My question was initially why my expected outcome was not working and why this other format did work. Along the way, I believe my question was answered, assuming my understanding is correct. I did't want to dive to deep as I thought it may be outside the scope of my initial post. Since the conversation has gone that way tho, Andy is correct.

I did not understand the difference between 1-way SSL and 2-way SSL. Using 1-way SSL (keystore only) all HTTPS connections are accepted regardless if the source is who we are expecting or not. Using 2-way SSL only HTTPS connections are accepted but now we must verify who the source is by authenticating with a private key & server certificate that can be authenticated by my truststore.

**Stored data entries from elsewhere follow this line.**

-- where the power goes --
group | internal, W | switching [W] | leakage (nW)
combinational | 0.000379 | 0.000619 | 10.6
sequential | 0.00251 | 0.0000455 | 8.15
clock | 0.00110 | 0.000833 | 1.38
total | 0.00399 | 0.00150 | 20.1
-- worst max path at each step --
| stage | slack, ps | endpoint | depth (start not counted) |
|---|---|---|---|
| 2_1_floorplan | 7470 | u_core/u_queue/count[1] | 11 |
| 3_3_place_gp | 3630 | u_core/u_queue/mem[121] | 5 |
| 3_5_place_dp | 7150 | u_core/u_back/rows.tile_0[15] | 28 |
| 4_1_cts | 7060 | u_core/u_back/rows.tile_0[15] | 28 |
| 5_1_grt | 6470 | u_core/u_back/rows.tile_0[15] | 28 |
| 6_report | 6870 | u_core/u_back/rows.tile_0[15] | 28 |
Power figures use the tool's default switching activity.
$ cat src/rtl/core/bvwt_pkg.sv
`default_nettype none
package bvwt_pkg;

   // Store sizes.
   localparam int MAX_VERTS      = 64;
   localparam int MAX_EDGES      = 128;
   localparam int MAX_FACE_VERTS = 32;

   // Field widths fixed by the interface.
   localparam int COORD_W = 40;
   localparam int IDX_W   = 6;
   localparam int LIMIT_W = 32;
   localparam int SUM_W   = 46;

   // Derived widths.
   localparam int VADDR_W = $clog2(MAX_VERTS);
   localparam int VCNT_W  = $clog2(MAX_VERTS + 1);
   localparam int EADDR_W = $clog2(MAX_EDGES);
   localparam int ECNT_W  = $clog2(MAX_EDGES + 1);
   localparam int FADDR_W = $clog2(MAX_FACE_VERTS);
   localparam int FCNT_W  = $clog2(MAX_FACE_VERTS + 1);
   localparam int DIV_W   = SUM_W + 1;
   localparam int DSTEP_W = $clog2(DIV_W);
   localparam int VERT_W  = 3 * COORD_W;
   localparam int EDGE_W  = 2 * IDX_W;

   typedef enum logic [1:0] {
      OP_VERTEX    = 2'd0,
      OP_FACE_END  = 2'd1,
      OP_BRUSH_END = 2'd2
   } opcode_type;

   typedef enum logic [2:0] {
      KIND_VERTEX   = 3'd0,
      KIND_EDGE     = 3'd1,
      KIND_CENTRE   = 3'd2,
      KIND_MIN      = 3'd3,
      KIND_MAX      = 3'd4,
      KIND_OVERFLOW = 3'd5
   } kind_type;

   typedef enum logic [1:0] {
      AXIS_X = 2'd0,
      AXIS_Y = 2'd1,
      AXIS_Z = 2'd2
   } axis_type;

   // Which result the datapath builds into the output register.
   typedef enum logic [2:0] {
      EM_VERT,
      EM_VOVF,
      EM_EDGE,
      EM_EOVF,
      EM_CENTRE,
      EM_MIN,
      EM_MAX
   } emit_type;

   typedef struct packed {
      logic [1:0]                 opcode;
      logic signed [COORD_W-1:0]  x_coord;
      logic signed [COORD_W-1:0]  y_coord;
      logic signed [COORD_W-1:0]  z_coord;
   } req_type;

   typedef struct packed {
      kind_type                   kind;
      logic [IDX_W-1:0]           index_a;
      logic [IDX_W-1:0]           index_b;
      logic                       is_new;
      logic signed [COORD_W-1:0]  out_x;
      logic signed [COORD_W-1:0]  out_y;
      logic signed [COORD_W-1:0]  out_z;
      logic                       last;
   } rsp_type;

   // Commands from the controller to the datapath.
   typedef struct packed {
      logic                load_req;
      logic [VADDR_W-1:0]  vt_addr;
      logic                vt_we;
      logic                dist_diff;
      logic                mul_en;
      axis_type            mul_axis;
      logic                vert_commit;
      logic [FADDR_W-1:0]  ring_addr;
      logic                pair_cur;
      logic                pair_first;
      logic                pair_wrap;
      logic [EADDR_W-1:0]  edge_addr;
      logic                edge_we;
      logic                div_load;
      logic                div_step;
      logic                div_store;
      axis_type            div_axis;
      logic                face_clear;
      logic                brush_clear;
      logic                emit;
      emit_type            emit_sel;
      logic                emit_last;
      logic [IDX_W-1:0]    emit_idx;
      logic                emit_new;
   } cmd_type;

   // Status from the datapath to the controller.
   typedef struct packed {
      logic [1:0]          opcode;
      logic [VCNT_W-1:0]   vt_fill;
      logic [FCNT_W-1:0]   face_len;
      logic [ECNT_W-1:0]   edge_fill;
      logic                near;
      logic                edge_match;
      logic                out_free;
   } status_type;

endpackage
`default_nettype wire

$ cat src/rtl/core/bvwt_ctrl.sv
`default_nettype none
module bvwt_ctrl (
   input  wire logic                 clock,
   input  wire logic                 reset,
   input  wire logic                 req_valid,
   output logic                      req_ready,
   input  wire bvwt_pkg::status_type status,
   output bvwt_pkg::cmd_type         cmd
);
   import bvwt_pkg::*;

   typedef enum logic [4:0] {
      S_IDLE, S_DECODE,
      S_VCHECK, S_VRD, S_VDIF, S_VMUL, S_VCMP, S_VNEW, S_VCOMMIT, S_VEMIT, S_VOVF,
      S_FISSUE, S_FDATA, S_FWRAP,
      S_ECHECK, S_ERD, S_ECMP, S_ENEW, S_ENEXT,
      S_DLOAD, S_DSTEP, S_DSTORE, S_CEMIT,
      S_BMIN, S_BMAX
   } state_type;

   state_type          state_ff;
   logic [VCNT_W-1:0]  scan_ff;
   logic               fresh_ff;
   logic [FCNT_W-1:0]  vpos_ff;
   logic [ECNT_W-1:0]  escan_ff;
   logic               wrap_ff;
   axis_type           axis_ff;
   logic [DSTEP_W-1:0] dstep_ff;

   axis_type           axis_next;
   logic               vt_full;
   logic               edge_full;

   always_comb begin
      case (axis_ff)
         AXIS_X:  axis_next = AXIS_Y;
         AXIS_Y:  axis_next = AXIS_Z;
         default: axis_next = AXIS_X;
      endcase
      vt_full   = status.vt_fill >= VCNT_W'(MAX_VERTS);
      edge_full = status.edge_fill >= ECNT_W'(MAX_EDGES);
   end

   assign req_ready = (state_ff == S_IDLE);

   // Commands decoded from the current state.
   always_comb begin
      cmd           = '0;
      cmd.vt_addr   = scan_ff[VADDR_W-1:0];
      cmd.ring_addr = vpos_ff[FADDR_W-1:0];
      cmd.edge_addr = escan_ff[EADDR_W-1:0];
      cmd.emit_idx  = IDX_W'(scan_ff);
      cmd.emit_new  = fresh_ff;
      cmd.mul_axis  = axis_ff;
      cmd.div_axis  = axis_ff;
      cmd.emit_sel  = EM_VERT;
      case (state_ff)
         S_IDLE:    cmd.load_req = req_valid;
         S_VDIF:    cmd.dist_diff = 1'b1;
         S_VMUL:    cmd.mul_en = 1'b1;
         S_VNEW:    cmd.vt_we = !vt_full;
         S_VCOMMIT: cmd.vert_commit = 1'b1;
         S_VEMIT: begin
            cmd.emit      = status.out_free;
            cmd.emit_last = 1'b1;
         end
         S_VOVF: begin
            cmd.emit      = status.out_free;
            cmd.emit_sel  = EM_VOVF;
            cmd.emit_last = 1'b1;
         end
         S_FDATA: begin
            cmd.pair_cur   = 1'b1;
            cmd.pair_first = (vpos_ff == '0);
         end
         S_FWRAP:   cmd.pair_wrap = 1'b1;
         S_ENEW: begin
            cmd.emit     = status.out_free;
            cmd.emit_sel = edge_full ? EM_EOVF : EM_EDGE;
            cmd.edge_we  = status.out_free && !edge_full;
         end
         S_DLOAD:   cmd.div_load = 1'b1;
         S_DSTEP:   cmd.div_step = 1'b1;
         S_DSTORE:  cmd.div_store = 1'b1;
         S_CEMIT: begin
            cmd.emit       = status.out_free;
            cmd.emit_sel   = EM_CENTRE;
            cmd.emit_last  = 1'b1;
            cmd.face_clear = status.out_free;
         end
         S_BMIN: begin
            cmd.emit     = status.out_free;
            cmd.emit_sel = EM_MIN;
         end
         S_BMAX: begin
            cmd.emit        = status.out_free;
            cmd.emit_sel    = EM_MAX;
            cmd.emit_last   = 1'b1;
            cmd.brush_clear = status.out_free;
         end
         default: cmd.load_req = 1'b0;
      endcase
   end

   // Sequencer state and loop counters.
   always_ff @(posedge clock) begin
      if (reset) begin
         state_ff <= S_IDLE;
         scan_ff  <= '0;
         fresh_ff <= 1'b0;
         vpos_ff  <= '0;
         escan_ff <= '0;
         wrap_ff  <= 1'b0;
         axis_ff  <= AXIS_X;
         dstep_ff <= '0;
      end else begin
         case (state_ff)
            S_IDLE: begin
               if (req_valid) begin
                  state_ff <= S_DECODE;
               end
            end
            S_DECODE: begin
               scan_ff <= '0;
               vpos_ff <= '0;
               axis_ff <= AXIS_X;
               case (status.opcode)
                  OP_VERTEX: begin
                     if (status.face_len >= FCNT_W'(MAX_FACE_VERTS)) begin
                        state_ff <= S_VOVF;
                     end else begin
                        state_ff <= S_VCHECK;
                     end
                  end
                  OP_FACE_END: begin
                     state_ff <= (status.face_len == '0) ? S_DLOAD : S_FISSUE;
                  end
                  OP_BRUSH_END: state_ff <= S_BMIN;
                  default:      state_ff <= S_IDLE;
               endcase
            end
            // Weld search over the stored vertices.
            S_VCHECK: state_ff <= (scan_ff == status.vt_fill) ? S_VNEW : S_VRD;
            S_VRD:    state_ff <= S_VDIF;
            S_VDIF: begin
               axis_ff  <= AXIS_X;
               state_ff <= S_VMUL;
            end
            S_VMUL: begin
               axis_ff <= axis_next;
               if (axis_ff == AXIS_Z) begin
                  state_ff <= S_VCMP;
               end
            end
            S_VCMP: begin
               if (status.near) begin
                  fresh_ff <= 1'b0;
                  state_ff <= S_VCOMMIT;
               end else begin
                  scan_ff  <= scan_ff + 1'b1;
                  state_ff <= S_VCHECK;
               end
            end
            S_VNEW: begin
               if (vt_full) begin
                  state_ff <= S_VOVF;
               end else begin
                  fresh_ff <= 1'b1;
                  state_ff <= S_VCOMMIT;
               end
            end
            S_VCOMMIT: state_ff <= S_VEMIT;
            S_VEMIT, S_VOVF: begin
               if (status.out_free) begin
                  state_ff <= S_IDLE;
               end
            end
            // Walk the face ring in order, pairing neighbors.
            S_FISSUE: state_ff <= S_FDATA;
            S_FDATA: begin
               if (vpos_ff == '0) begin
                  if (status.face_len == FCNT_W'(1)) begin
                     state_ff <= S_FWRAP;
                  end else begin
                     vpos_ff  <= vpos_ff + 1'b1;
                     state_ff <= S_FISSUE;
                  end
               end else begin
                  wrap_ff  <= 1'b0;
                  escan_ff <= '0;
                  state_ff <= S_ECHECK;
               end
            end
            S_FWRAP: begin
               wrap_ff  <= 1'b1;
               escan_ff <= '0;
               state_ff <= S_ECHECK;
            end
            // Look the edge up in the edge table.
            S_ECHECK: state_ff <= (escan_ff == status.edge_fill) ? S_ENEW : S_ERD;
            S_ERD:    state_ff <= S_ECMP;
            S_ECMP: begin
               if (status.edge_match) begin
                  state_ff <= S_ENEXT;
               end else begin
                  escan_ff <= escan_ff + 1'b1;
                  state_ff <= S_ECHECK;
               end
            end
            S_ENEW: begin
               if (status.out_free) begin
                  state_ff <= S_ENEXT;
               end
            end
            S_ENEXT: begin
               if (wrap_ff) begin
                  axis_ff  <= AXIS_X;
                  state_ff <= S_DLOAD;
               end else if (FCNT_W'(vpos_ff + 1'b1) == status.face_len) begin
                  state_ff <= S_FWRAP;
               end else begin
                  vpos_ff  <= vpos_ff + 1'b1;
                  state_ff <= S_FISSUE;
               end
            end
            // Face centre, one axis at a time.
            S_DLOAD: begin
               dstep_ff <= '0;
               state_ff <= S_DSTEP;
            end
            S_DSTEP: begin
               dstep_ff <= dstep_ff + 1'b1;
               if (dstep_ff == DSTEP_W'(DIV_W - 1)) begin
                  state_ff <= S_DSTORE;
               end
            end
            S_DSTORE: begin
               axis_ff <= axis_next;
               state_ff <= (axis_ff == AXIS_Z) ? S_CEMIT : S_DLOAD;
            end
            S_CEMIT: begin
               if (status.out_free) begin
                  state_ff <= S_IDLE;
               end
            end
            S_BMIN: begin
               if (status.out_free) begin
                  state_ff <= S_BMAX;
               end
            end
            S_BMAX: begin
               if (status.out_free) begin
                  state_ff <= S_IDLE;
               end
            end
            default: state_ff <= S_IDLE;
         endcase
      end
   end

endmodule
`default_nettype wire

My use case for this knowledge, is we are promoting projects between our Dev & Prod clusters. I wanted to ensure we had the correct security in place to proceed. The developers are wanting 1-way SSL but I lacked the knowledge at the time to make it work and only had 2-way. They were upset because this required more data to be sent via REST protocol using 2-way.

Now that I understand each protocol, I will not allow to them proceed to Production with their architecture without 2-way SSL. Originally, I was simply ignorant of how to setup 1-way SSL, without understanding the security hole it would make.

Thank you both for your time and effort in reviewing this concept.

Re: Signed SSL for ListenHTTP

@amarnath reddy pappu

I kept playing with this issue and found a solution. For my SSL SecurityContext service, I was setting both truststore and keystore. For my need I only want to accept HTTPS data and deny HTTP data. Additionally, I do not care where it comes from in this context. If I leave off the truststore it will work. However, now anyone can send data to my endpoint. Definitely a plus and minus situation but now the understanding is there and I know how to proceed as the need arises.

View solution in original post

Re: Signed SSL for ListenHTTP

@Zack Atkinson not sure your answer is related to the question being asked - Am i missing some thing here?

Please check my comment below for answer to the curl call issue.

Re: Signed SSL for ListenHTTP

Zack, glad you found a solution. I was coming to post this but wanted to verify something in my custom configuration wasn't affecting this before posting. We can probably improve the processor/controller service documentation to make this clearer and more intuitive. If you do decide you want client authentication and configure the truststore-related properties, you can also further restrict the authorized users via the Authorized DN Pattern processor property.